== Task inputs
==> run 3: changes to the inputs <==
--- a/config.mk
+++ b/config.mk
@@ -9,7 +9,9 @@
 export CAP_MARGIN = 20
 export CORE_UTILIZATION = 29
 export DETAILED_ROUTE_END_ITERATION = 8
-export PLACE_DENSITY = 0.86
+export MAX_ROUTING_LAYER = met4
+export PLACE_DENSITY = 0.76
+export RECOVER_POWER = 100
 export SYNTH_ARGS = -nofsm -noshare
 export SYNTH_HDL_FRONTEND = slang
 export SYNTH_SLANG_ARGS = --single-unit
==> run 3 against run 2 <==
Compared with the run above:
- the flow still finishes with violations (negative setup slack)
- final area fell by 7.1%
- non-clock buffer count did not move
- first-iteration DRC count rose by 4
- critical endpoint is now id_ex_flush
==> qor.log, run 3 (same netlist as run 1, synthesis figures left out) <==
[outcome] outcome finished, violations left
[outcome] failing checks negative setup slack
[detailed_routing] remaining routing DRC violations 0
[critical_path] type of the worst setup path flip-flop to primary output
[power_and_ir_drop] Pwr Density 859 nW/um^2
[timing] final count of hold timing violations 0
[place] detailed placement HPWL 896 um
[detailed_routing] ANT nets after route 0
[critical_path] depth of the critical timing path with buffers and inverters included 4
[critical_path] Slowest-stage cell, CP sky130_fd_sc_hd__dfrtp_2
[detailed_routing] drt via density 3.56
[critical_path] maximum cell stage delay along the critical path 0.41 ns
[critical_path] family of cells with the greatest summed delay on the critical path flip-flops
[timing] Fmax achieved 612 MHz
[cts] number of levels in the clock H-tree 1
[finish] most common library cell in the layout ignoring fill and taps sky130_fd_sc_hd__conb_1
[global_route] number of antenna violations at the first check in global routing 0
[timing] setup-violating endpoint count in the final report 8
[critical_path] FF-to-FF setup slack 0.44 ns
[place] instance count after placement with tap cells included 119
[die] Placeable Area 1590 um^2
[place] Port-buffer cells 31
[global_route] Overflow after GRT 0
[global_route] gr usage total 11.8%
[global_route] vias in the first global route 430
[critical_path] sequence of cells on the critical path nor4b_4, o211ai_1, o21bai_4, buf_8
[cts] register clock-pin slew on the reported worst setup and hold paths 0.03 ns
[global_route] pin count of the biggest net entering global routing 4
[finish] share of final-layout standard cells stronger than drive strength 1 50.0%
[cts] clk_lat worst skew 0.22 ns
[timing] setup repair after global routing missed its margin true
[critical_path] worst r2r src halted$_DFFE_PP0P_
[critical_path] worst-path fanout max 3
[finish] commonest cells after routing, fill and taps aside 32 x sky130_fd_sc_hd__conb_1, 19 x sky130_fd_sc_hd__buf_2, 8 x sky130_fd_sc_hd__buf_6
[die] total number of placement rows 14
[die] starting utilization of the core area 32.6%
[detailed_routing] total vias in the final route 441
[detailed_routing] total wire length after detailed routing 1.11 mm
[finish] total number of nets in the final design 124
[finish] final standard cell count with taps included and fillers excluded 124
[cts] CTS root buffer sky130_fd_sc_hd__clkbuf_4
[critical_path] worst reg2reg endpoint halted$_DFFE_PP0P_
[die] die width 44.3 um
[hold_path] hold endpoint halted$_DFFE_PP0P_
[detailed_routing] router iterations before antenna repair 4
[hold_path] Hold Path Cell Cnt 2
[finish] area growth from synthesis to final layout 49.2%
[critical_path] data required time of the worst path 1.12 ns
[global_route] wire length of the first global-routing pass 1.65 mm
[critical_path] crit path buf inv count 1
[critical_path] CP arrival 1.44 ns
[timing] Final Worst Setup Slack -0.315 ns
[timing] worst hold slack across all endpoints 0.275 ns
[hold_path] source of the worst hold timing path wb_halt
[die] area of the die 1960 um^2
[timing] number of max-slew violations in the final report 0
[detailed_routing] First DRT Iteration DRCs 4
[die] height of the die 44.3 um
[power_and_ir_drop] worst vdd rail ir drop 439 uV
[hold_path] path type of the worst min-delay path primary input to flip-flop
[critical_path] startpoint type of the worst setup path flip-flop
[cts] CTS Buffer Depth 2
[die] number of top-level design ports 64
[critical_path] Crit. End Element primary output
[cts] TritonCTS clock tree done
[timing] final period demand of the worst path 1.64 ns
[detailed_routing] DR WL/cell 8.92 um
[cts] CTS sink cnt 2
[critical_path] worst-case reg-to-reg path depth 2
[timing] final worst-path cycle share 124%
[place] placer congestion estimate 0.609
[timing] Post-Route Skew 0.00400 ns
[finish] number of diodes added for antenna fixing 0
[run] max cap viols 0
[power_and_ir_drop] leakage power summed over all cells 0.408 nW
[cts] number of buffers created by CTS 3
`src/rtl/cache_flush_seq.sv`:
```
// Cache flush sequencer: walks every set and way, writing back and
// clearing each valid+dirty line, then pulses FlushDone.
module cache_flush_seq #(
    parameter int NUMWAYS = 4,
    parameter int SETLEN  = 7
) (
    input  logic               clk,
    input  logic               reset,
    input  logic               FlushCache,
    input  logic [NUMWAYS-1:0] ValidWay,
    input  logic [NUMWAYS-1:0] DirtyWay,
    input  logic               WBAck,
    output logic [SETLEN-1:0]  FlushAdr,
    output logic [NUMWAYS-1:0] FlushWay,
    output logic               FlushAdrSel,
    output logic               WBReq,
    output logic               ClearDirty,
    output logic               Busy,
    output logic               FlushDone
);

    localparam int WAYW = $clog2(NUMWAYS);

    typedef enum logic [2:0] {
        IDLE,
        READ,
        CHECK,
        WB,
        CLR,
        DONE
    } state_e;

    state_e            state_q, state_d;
    state_e            adv_state;
    logic [SETLEN-1:0] set_q, set_d, adv_set;
    logic [WAYW-1:0]   way_q, way_d, adv_way;
    logic              last_way;
    logic              last_set;
    logic              line_dirty;

    assign last_way   = (way_q == WAYW'(NUMWAYS - 1));
    assign last_set   = &set_q;
    assign line_dirty = ValidWay[way_q] & DirtyWay[way_q];

    // Same-set steps stay in CHECK: the array data is still current.
    always_comb begin
        adv_state = CHECK;
        adv_set   = set_q;
        adv_way   = way_q + 1'b1;
        if (last_way) begin
            adv_way = '0;
            if (last_set) begin
                adv_state = DONE;
            end else begin
                adv_state = READ;
                adv_set   = set_q + 1'b1;
            end
        end
    end

    always_comb begin
        state_d = state_q;
        set_d   = set_q;
        way_d   = way_q;
        unique case (state_q)
            IDLE: begin
                if (FlushCache) begin
                    state_d = READ;
                    set_d   = '0;
                    way_d   = '0;
                end
            end
            READ: begin
                state_d = CHECK;
            end
            CHECK: begin
                if (line_dirty) begin
                    state_d = WB;
                end else begin
                    state_d = adv_state;
                    set_d   = adv_set;
                    way_d   = adv_way;
                end
            end
            WB: begin
                if (WBAck) begin
                    state_d = CLR;
                end
            end
            CLR: begin
                state_d = adv_state;
                set_d   = adv_set;
                way_d   = adv_way;
            end
            DONE: begin
                state_d = IDLE;
            end
            default: begin
                state_d = IDLE;
            end
        endcase
    end

    always_ff @(posedge clk or negedge reset) begin
        if (!reset) begin
            state_q <= IDLE;
            set_q   <= '0;
            way_q   <= '0;
        end else begin
            state_q <= state_d;
            set_q   <= set_d;
            way_q   <= way_d;
        end
    end

    assign FlushAdr    = set_q;
    assign Busy        = (state_q != IDLE);
    assign FlushAdrSel = Busy;
    assign WBReq       = (state_q == WB);
    assign ClearDirty  = (state_q == CLR);
    assign FlushDone   = (state_q == DONE);
    assign FlushWay    = (Busy && state_q != DONE)
                       ? (NUMWAYS'(1) << way_q) : '0;

endmodule

```
[src/rtl/bcd_conv_arbiter.sv]
`default_nettype none
// ============================================================================
// Module   : bcd_conv_arbiter
// Purpose  : Two-requester arbiter in front of a shared bit-serial
//            double-dabble binary-to-BCD converter.
//            Tie-break: round robin if BCD_ARB_ROUND_ROBIN_EN is defined,
//            otherwise fixed priority.
// Revision : 1.0 - initial release
// ============================================================================
module bcd_conv_arbiter #(
  parameter int BIN_W  = 11,
  parameter int DIGITS = 4
) (
  input  logic                  clk,
  input  logic                  rst_n,
  input  logic                  req0_valid,
  input  logic [BIN_W-1:0]      req0_bin,
  output logic                  req0_ready,
  input  logic                  req1_valid,
  input  logic [BIN_W-1:0]      req1_bin,
  output logic                  req1_ready,
  output logic                  res_valid,
  output logic                  res_id,
  output logic [DIGITS*4-1:0]   res_bcd,
  output logic                  busy
);

  localparam int ACC_W = DIGITS * 4;
  localparam int CNT_W = (BIN_W > 1) ? $clog2(BIN_W) : 1;

  typedef enum logic [1:0] {
    IDLE  = 2'd0,
    SHIFT = 2'd1,
    DONE  = 2'd2
  } state_t;

  state_t             state_q, state_d;
  logic [CNT_W-1:0]   cnt_q, cnt_d;
  logic [ACC_W-1:0]   acc_q, acc_d;
  logic [BIN_W-1:0]   shreg_q, shreg_d;
  logic               owner_q, owner_d;
  logic               last_id_q, last_id_d;
  logic [ACC_W-1:0]   res_bcd_q, res_bcd_d;
  logic               res_id_q, res_id_d;
  logic               res_valid_q, res_valid_d;
  logic               busy_q, busy_d;

  logic               grant;
  logic               accept;
  logic [ACC_W-1:0]   adj;

  always_comb begin
    grant = 1'b0;
    if (req0_valid && req1_valid) begin
`ifdef BCD_ARB_ROUND_ROBIN_EN
      grant = ~last_id_q;
`else
      grant = 1'b0;
`endif
    end else if (req1_valid) begin
      grant = 1'b1;
    end
  end

  assign req0_ready = (state_q == IDLE) && !grant;
  assign req1_ready = (state_q == IDLE) && grant;
  assign accept     = grant ? req1_ready && req1_valid : req0_ready && req0_valid;

  // Per-digit add-3 correction; digits never carry into each other.
  for (genvar g = 0; g < DIGITS; g++) begin : g_digit
    assign adj[g*4 +: 4] = (acc_q[g*4 +: 4] >= 4'd5) ? acc_q[g*4 +: 4] + 4'd3
                                                      : acc_q[g*4 +: 4];
  end

  always_comb begin
    state_d     = state_q;
    cnt_d       = cnt_q;
    acc_d       = acc_q;
    shreg_d     = shreg_q;
    owner_d     = owner_q;
    last_id_d   = last_id_q;
    res_bcd_d   = res_bcd_q;
    res_id_d    = res_id_q;
    res_valid_d = 1'b0;
    case (state_q)
      IDLE: begin
        if (accept) begin
          shreg_d = grant ? req1_bin : req0_bin;
          acc_d   = '0;
          cnt_d   = CNT_W'(BIN_W - 1);
          owner_d = grant;
          state_d = SHIFT;
        end
      end
      SHIFT: begin
        acc_d   = {adj[ACC_W-2:0], shreg_q[BIN_W-1]};
        shreg_d = shreg_q << 1;
        if (cnt_q == '0) begin
          state_d = DONE;
        end else begin
          cnt_d = cnt_q - 1'b1;
        end
      end
      DONE: begin
        res_bcd_d   = acc_q;
        res_id_d    = owner_q;
        res_valid_d = 1'b1;
        last_id_d   = owner_q;
        state_d     = IDLE;
      end
      default: state_d = IDLE;
    endcase
    busy_d = (state_d != IDLE);
  end

  always_ff @(posedge clk or negedge rst_n) begin
    if (!rst_n) begin
      state_q     <= IDLE;
      cnt_q       <= '0;
      acc_q       <= '0;
      shreg_q     <= '0;
      owner_q     <= 1'b0;
      last_id_q   <= 1'b1;
      res_bcd_q   <= '0;
      res_id_q    <= 1'b0;
      res_valid_q <= 1'b0;
      busy_q      <= 1'b0;
    end else begin
      state_q     <= state_d;
      cnt_q       <= cnt_d;
      acc_q       <= acc_d;
      shreg_q     <= shreg_d;
      owner_q     <= owner_d;
      last_id_q   <= last_id_d;
      res_bcd_q   <= res_bcd_d;
      res_id_q    <= res_id_d;
      res_valid_q <= res_valid_d;
      busy_q      <= busy_d;
    end
  end

  assign res_valid = res_valid_q;
  assign res_id    = res_id_q;
  assign res_bcd   = res_bcd_q;
  assign busy      = busy_q;

endmodule
`default_nettype wire

[config.mk]
export PLATFORM = sky130hd
export DESIGN_NAME = bcd_conv_arbiter
export DESIGN_NICKNAME = d
export VERILOG_FILES = /design/src/rtl/bcd_conv_arbiter.sv
export SDC_FILE = /design/constraint.sdc
export NUM_CORES = 1
export LEC_CHECK = 0
export ABC_CLOCK_PERIOD_IN_PS = 2600
export CORE_MARGIN = 2
export CORE_UTILIZATION = 50
export DETAILED_ROUTE_END_ITERATION = 10
export DONT_BUFFER_PORTS = 1
export SETUP_SLACK_MARGIN = 0.4
export SLEW_MARGIN = 20
export SYNTH_ARGS = -nofsm -noshare
export SYNTH_HDL_FRONTEND = slang
export SYNTH_SLANG_ARGS = --single-unit
[constraint.sdc]
create_clock -name clk -period 2.6 [get_ports clk]
set_clock_uncertainty 0.2 [all_clocks]
set_input_delay 0.52 -clock clk [delete_from_list [all_inputs] [get_ports clk]]
set_output_delay 0.52 -clock clk [all_outputs]
set_load 0.02 [all_outputs]
==> results of run 1 <==
power breakdown:
group          internal (mW)  switching, mW  leakage [nW]  total [mW]
sequential              1.14          0.324         0.675        1.47
combinational          0.518          0.687         0.476        1.21
clock                  0.241          0.266        0.0542       0.508
total                   1.90           1.28          1.21        3.18
state kept, by name, summed over array words and instances, names as in the netlist:
register	count
acc_q	16
shreg_q	11
res_valid	1
busy	1
cnt_q	4
state_q	2
owner_q	1
res_bcd	16
res_id	1
logic make-up (layout without fill, tap and decap cells):
| family | count (synthesis) | in the layout |
|---|---|---|
| AO/OA/AOI/OAI | 97 | 97 |
| AND/OR/NAND/NOR | 60 | 60 |
| flip-flops | 53 | 53 |
| buffers and inverters | 38 | 37 |
| adder cells (fa/ha/maj) | 10 | 10 |
| XOR/XNOR | 3 | 3 |
| multiplexers | 2 | 2 |
what timing repair did:
action / 4_1_cts / 5_1_grt
pin swaps: 0 / 0
gates resized for setup: 2 / 3
endpoints found under the setup margin: 2 / 2
hold buffers: 2 / 0
hold endpoints to repair: 53 / 0
path summary, 6_finish.rpt:
check	end	cells past startpoint	slack [ns]	from
worst max-delay path	req0_ready	2	0.51	state_q[0]$_DFF_PN0_
worst min-delay path	owner_q$_DFFE_PN0P_	1	0.09	req0_valid
worst max register to register	acc_q[10]$_DFFE_PN0P_	3	0.68	state_q[1]$_DFF_PN0_
worst min register to register	shreg_q[9]$_DFFE_PN0P_	2	0.31	shreg_q[9]$_DFFE_PN0P_
max in group asynchronous	state_q[1]$_DFF_PN0_	2	1.42	rst_n
min in group asynchronous	res_bcd[14]$_DFFE_PN0P_	2	0.51	rst_n
area by class of cell:
| class | instances | area, sq um |
|---|---|---|
| Timing Repair Buffer | 9 | 90.1 |
| Inverter | 20 | 75.1 |
| Multi-Input combinational cell | 172 | 1160 |
| Tap cell | 70 | 87.6 |
| Clock buffer | 7 | 96.3 |
| Clock inverter | 1 | 5.00 |
| Sequential cell | 53 | 1330 |
| Fill cell | 492 | 2260 |
cell usage after synthesis, types with 4 or more instances:
master,number,share of area (%)
sky130_fd_sc_hd__a211oi_1,4,1.1
sky130_fd_sc_hd__a221oi_1,11,3.6
sky130_fd_sc_hd__buf_2,8,1.5
sky130_fd_sc_hd__clkbuf_1,8,1.1
sky130_fd_sc_hd__dfrtp_1,53,50
sky130_fd_sc_hd__ha_1,10,4.7
sky130_fd_sc_hd__inv_1,20,2.8
sky130_fd_sc_hd__nand2_1,24,3.4
sky130_fd_sc_hd__nor2_1,8,1.1
sky130_fd_sc_hd__nor2b_1,15,3.5
sky130_fd_sc_hd__o2111ai_1,8,2.7
sky130_fd_sc_hd__o21a_1,4,1.1
sky130_fd_sc_hd__o21ai_0,34,6.4
sky130_fd_sc_hd__o221ai_1,4,1.3
sky130_fd_sc_hd__o22ai_1,5,1.2
sky130_fd_sc_hd__o311ai_0,4,1.3
sky130_fd_sc_hd__o31ai_1,9,2.6
sky130_fd_sc_hd__o32ai_1,4,1.3
layer usage:
| layer | routed length [microns] | part of all wire (%) | track usage (%) | vias up |
|---|---|---|---|---|
| li1 | - | - | - | 949 |
| met1 | 2580 | 50 | 25.9 | 925 |
| met2 | 2230 | 44 | 28.3 | 48 |
| met3 | 225 | 4.4 | 4.24 | 5 |
| met4 | 74 | 1.4 | 6.55 | 0 |
| met5 | 0 | 0 | 0 | - |
stage by stage:
stage	total power, mW	util [%]	std cells	hold WS (ns)	area [sq um]
2_1_floorplan	2.39	-	263	0.0244	2640
3_3_place_gp	2.65	52.8	322	0.0257	2700
3_5_place_dp	2.66	52.8	322	0.0256	2700
4_1_cts	3.21	55.6	332	0.0760	2840
5_1_grt	3.47	55.7	332	0.0702	2850
6_report	3.18	55.7	332	0.0859	2850
==> out/summary.md, run 1 <==
• finished, final reports clean — status
• 80.4% — crit share post-route
• 1.88 ns — Required @ worst endpoint
• 0.994% — xor/xnor share of the synthesized area
• 1.21 nW — Lkg Pwr
• 47 — count of boundary I/O pins
• 10.7% — ratio of cells with drive above 1 in the final layout
• 15.4 microns — per-cell routed wire length
• 4.73% — arithmetic-cell share of the synthesized area counting full adders, half adders and majority gates
• 2 — H-tree levels
• 0 — number of antenna cells inserted
• 0 — number of remaining DRC errors
• false — unrepaired setup endpoints after global routing
• 26 — std cell rows
• 531 uV — Worst IR Drop VDD
• sky130_fd_sc_hd__dfrtp_1 — Post-synth top flop
• 0 — number of synthesized flops with an enable pin
• 53 — flop and latch count out of synthesis
• 0.562 ns — Tightest Pin Transition
• 0 ns — TNS Setup
• done — CTS tree
• 25.5% — post-synthesis compound-gate area fraction
• 76.7 microns — die boundary height
• 5 — Inserted Clock Buffers
• 9 — highest fanout seen on the critical path
• 0.753 — last weighted congestion value of the routability-driven placer
• 0 — total of buffers placed on input and output ports
• 4 — iteration count of the initial detailed-routing pass
• 50.2% — sequential share of the synthesized area
• output port — crit path capture type
• 7.67% — area grow syn2layout
• 0.09 ns — clock-pin slew reported for the worst setup and hold paths after clock tree synthesis
• 0 — number of warnings reported in the yosys synthesis log
• 0.478 GHz — timing-limited maximum frequency
• reg -> out — critical path class
• sky130_fd_sc_hd__dfrtp_1 — most common library cell in the layout ignoring fill and taps
• 5890 sq um — Die Area
• 2.09 ns — fin crit period
• 297 — Final Net Count
• 0.30 ns — clock latency of the later-clocked register in the worst-skew pair
• 5110 sq um — placeable core region
• 1120 nW/um^2 — Power Density
• 53 — total clock sinks
• 2 — Bufs on Longest Clock Path
• in -> reg — class of the tightest hold or removal check
• simple AND/OR/NAND/NOR gates — family with the most delay on the worst path
• 54 — largest net degree at the start of global routing
• 1.37 ns — Data arrival, critical path
• 299 — number of nets produced by synthesis
• 18.5% — GRT Overall Usage
• 8760 microns — global-route wire length before repair
• 0 — endpoints failing setup
• 51 x sky130_fd_sc_hd__dfrtp_1, 34 x sky130_fd_sc_hd__o21ai_0, 24 x sky130_fd_sc_hd__nand2_1 — commonest non-fill, non-tap cells in the layout
• sky130_fd_sc_hd__dfrtp_2 — Critical-path top delay cell
• 263 — number of instances in the synthesized netlist
• 5110 microns — Routed WL
• 0 — Buf+Inv Stages, Crit Path
• 1824 — vias in the first global route
• 0.49 ns — delay of the slowest critical-path stage
• or2_2, nor2_4 — list of cells traversed by the critical path
• 2640 sq um — cell area after synthesis
• 62.5% — worst max-slew margin expressed relative to the limit
• flop — type of element launching the critical path
• 40 — number of distinct library cell variants in the gate-level netlist after synthesis
• 105 — drt first-iter violations
• sky130_fd_sc_hd__clkbuf_8 — cell at the root of the clock tree
• 0.667 ns — pre-CTS setup slack
• 0 — count of max-cap constraint violations
• 51.8% — Initial Util
• 100% — asr flop ratio synth
• 0 — number of antenna violations at the first check in global routing
• 0 — Final Max Slew Viols
• compound AO/OA/AOI/OAI gates — dominant combinational cell family by area after synthesis
• 0 — final hold viol count
• 3490 microns — HPWL after detailed placement
• 11.6% — post-synthesis share of cell area spent on and, or, nand and nor gates
• 1927 — number of vias in the routed layout
• 5.80 — DR vias/cell
• 0 — total setup buffers inserted after CTS
• 0.805% — multiplexer area fraction after synthesis
• 0.509 ns — smallest setup slack after layout
• 0 — Final ANT Viol Nets
• 0 — grt ovf
• 10.1 sq um — mean instance size in the synthesized netlist
• 76.7 microns — horizontal die dimension
Note: power is estimated with default switching activity, not from simulation.
==> run 2: changes to the inputs <==
Settings changed: ABC_CLOCK_PERIOD_IN_PS 2600 to 2100.
Clock period 2.6 ns to 2.1 ns, I/O delays scaled along.
==> run 2 against run 1 <==
Compared with the run above:
- the run now ends with hold timing left
- via count up 8.5%
- global-route usage up 1.2 points
- worst hold slack worse by 0.48 ns
- combinational power up 66%
- critical path type unchanged
- largest cell class unchanged
==> out/summary.md, run 2 (synthesis gave the netlist of run 1 again) <==
• complete, but fails checks — status
• hold timing — failing checks
• in -> async — class of the tightest hold or removal check
• 26 — std cell rows, unchanged
• 2091 — number of vias in the routed layout, +8.5%
• 1.73 mW — switching power, +36%
• 0 ns — TNS Setup, unchanged
• 1.80 ns — fin crit period
• 0 — endpoints failing setup, unchanged
• 0 — Buf+Inv Stages, Crit Path, unchanged
• 1.48 ns — Required @ worst endpoint, -0.40 ns
• state_q[0]$_DFF_PN0_ — beginning of the worst register-to-register path
• 5920 microns — Routed WL, +16%
• 0.44 ns — delay of the slowest critical-path stage, -0.05 ns
• 0 — number of antenna violations at the first check in global routing, unchanged
• acc_q[1]$_DFFE_PN0P_ — Reg-to-Reg End
• 439 — fill cell total of the finished layout, -11%
• 39.5% — Sw Share, -0.70 points
• sky130_fd_sc_hd__dfrtp_1 — most common library cell in the layout ignoring fill and taps
• 0 — number of remaining DRC errors, unchanged
• 53 — total clock sinks, unchanged
• 1390 nW/um^2 — Power Density, +24%
• reg -> out — critical path class
• 65.8% — worst max-slew margin expressed relative to the limit, +3.2 points
• 0 — Final Max Slew Viols, unchanged
• 0.30 ns — clock latency of the later-clocked register in the worst-skew pair, about the same
• 19.5% — area grow syn2layout
• 54 — largest net degree at the start of global routing, unchanged
• 0.297 ns — smallest setup slack after layout, -0.211 ns
• 4 — iteration count of the initial detailed-routing pass, unchanged
• 51.8% — Initial Util, unchanged
• 85.8% — crit share post-route
• 13.4% — portion of total power attributed to the clock network, -2.6 points
• sky130_fd_sc_hd__dfrtp_2 — Critical-path top delay cell
• sky130_fd_sc_hd__clkbuf_8 — cell at the root of the clock tree
• flop — type of element launching the critical path
• 2.66 mW — P_int, +40%
• 53 — final hold viol count, +53
• 0 — number of antenna cells inserted, unchanged
• 76.7 microns — horizontal die dimension, unchanged
• 24.3% — ratio of cells with drive above 1 in the final layout, +14 points
• 0.833 — last weighted congestion value of the routability-driven placer, +11%
• 1.18 ns — Data arrival, critical path, -0.19 ns
• or2_4, nor2_4 — list of cells traversed by the critical path
• 0.513 ns — Tightest Pin Transition, -0.0490 ns
• 9520 microns — global-route wire length before repair, +8.7%
• 0 — Final ANT Viol Nets, unchanged
• 1 — hold-fix buffers at CTS, -1
• 40.7% — register share of total power, -5.4 points
• 97 — drt first-iter violations, -7.6%
• 0 — grt ovf, unchanged
• 45.9% — Comb power frac, +8.0 points
• 5 — Inserted Clock Buffers, unchanged
• 6 — Register-to-Register Path Depth, +3
• 19.7% — GRT Overall Usage, +1.2 points
• 5890 sq um — Die Area, unchanged
• 5 — highest fanout seen on the critical path, -4
• 47 — count of boundary I/O pins, unchanged
• 0.555 GHz — timing-limited maximum frequency
• 2 — Bufs on Longest Clock Path, unchanged
• 0.09 ns — clock-pin slew reported for the worst setup and hold paths after clock tree synthesis, about the same
• output port — crit path capture type
• 5.84 — DR vias/cell, +0.63%
• done — CTS tree
• 16.5 microns — per-cell routed wire length, +7.3%
• 4.39 mW — Total Power, +38%
• 1.39 nW — Lkg Pwr, +15%
• true — unrepaired setup endpoints after global routing
• 696 uV — Worst IR Drop VDD, +31%
• -0.399 ns — WHS, -0.485 ns
• 3600 microns — HPWL after detailed placement, +3.1%
• 76.7 microns — die boundary height, unchanged
• 2064 — vias in the first global route, +13%
• 5110 sq um — placeable core region, unchanged
• 0.296 ns — pre-CTS setup slack, -0.371 ns
• 52 x sky130_fd_sc_hd__dfrtp_1, 34 x sky130_fd_sc_hd__o21ai_0, 26 x sky130_fd_sc_hd__buf_4 — commonest non-fill, non-tap cells in the layout
• 324 — Final Net Count, +9.1%
• flip-flops — family with the most delay on the worst path
• 2 — H-tree levels, unchanged
• 0 — count of max-cap constraint violations, unchanged
• 0.35 ns — register-to-register setup slack, -0.33 ns
• 0 — total of buffers placed on input and output ports, unchanged
[run 2: final cells by class]
| type | count | area (sq um) | area share (%) |
|---|---|---|---|
| timing repair buffer | 36 | 329 | 10.4 |
| tap | 70 | 87.6 | 2.77 |
| inverter | 20 | 75.1 | 2.38 |
| multi-input combinational | 172 | 1250 | 39.6 |
| clock inverter | 1 | 7.51 | 0.238 |
| sequential | 53 | 1330 | 42.0 |
| clock buffer | 6 | 82.6 | 2.61 |
[run 2: power groups by stage]
stage / clock [mW] / combinational (mW) / sequential (mW)
after global placement: 0 / 1.49 / 1.82
final: 0.586 / 2.01 / 1.79
after global routing: 0.645 / 2.26 / 1.84
after CTS: 0.601 / 1.73 / 1.79
after detailed placement: 0 / 1.52 / 1.83
after floorplan: 0 / 1.23 / 1.74
[run 2: worst max path at each step]
stage	endpoint	slack (ns)	cells past startpoint	from
2_1_floorplan	req0_ready	0.39	3	state_q[0]$_DFF_PN0_
3_3_place_gp	cnt_q[1]$_DFFE_PN0P_	0.35	5	cnt_q[0]$_DFFE_PN0P_
3_5_place_dp	cnt_q[1]$_DFFE_PN0P_	0.30	5	cnt_q[1]$_DFFE_PN0P_
4_1_cts	req0_ready	0.31	2	state_q[1]$_DFF_PN0_
5_1_grt	req0_ready	0.24	2	state_q[1]$_DFF_PN0_
6_report	req0_ready	0.30	2	state_q[0]$_DFF_PN0_
[run 2: per-stage QoR]
| step | util [%] | cells | instance area [sq um] | hold slack, ns |
|---|---|---|---|---|
| finish | 61.9 | 358 | 3160 | -0.399 |
| detailed placement | 53.6 | 326 | 2740 | -0.0744 |
| CTS | 58.2 | 346 | 2970 | -0.407 |
| global placement | 53.6 | 326 | 2740 | -0.0745 |
| floorplan | - | 263 | 2660 | -0.0756 |
| global route | 61.9 | 358 | 3160 | -0.420 |
[run 2: layer usage]
| metal | track usage [%] | up-vias | wire (microns) |
|---|---|---|---|
| li1 | - | 1007 | - |
| met1 | 27.1 | 1022 | 2700 |
| met2 | 32.2 | 54 | 2880 |
| met3 | 3.88 | 8 | 255 |
| met4 | 4.91 | 0 | 76 |
| met5 | 0 | - | 0 |
[run 2: timing repair]
action                                  in CTS  in global routing
endpoints found under the setup margin      13                 33
hold endpoints to repair                    54                 53
gates cloned                                 0                  2
resized for setup                           16                 22
pin swaps                                    3                  3
setup buffers                               12                 10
====
▶ [To do]: Take the stretch of lines above from the one containing "[cts] TritonCTS clock tree done" through the one containing "[power_and_ir_drop] leakage power" and repeat it exactly, adding no other line.

▶ [Output for this exercise]:
[cts] TritonCTS clock tree done
[timing] final period demand of the worst path 1.64 ns
[detailed_routing] DR WL/cell 8.92 um
[cts] CTS sink cnt 2
[critical_path] worst-case reg-to-reg path depth 2
[timing] final worst-path cycle share 124%
[place] placer congestion estimate 0.609
[timing] Post-Route Skew 0.00400 ns
[finish] number of diodes added for antenna fixing 0
[run] max cap viols 0
[power_and_ir_drop] leakage power summed over all cells 0.408 nW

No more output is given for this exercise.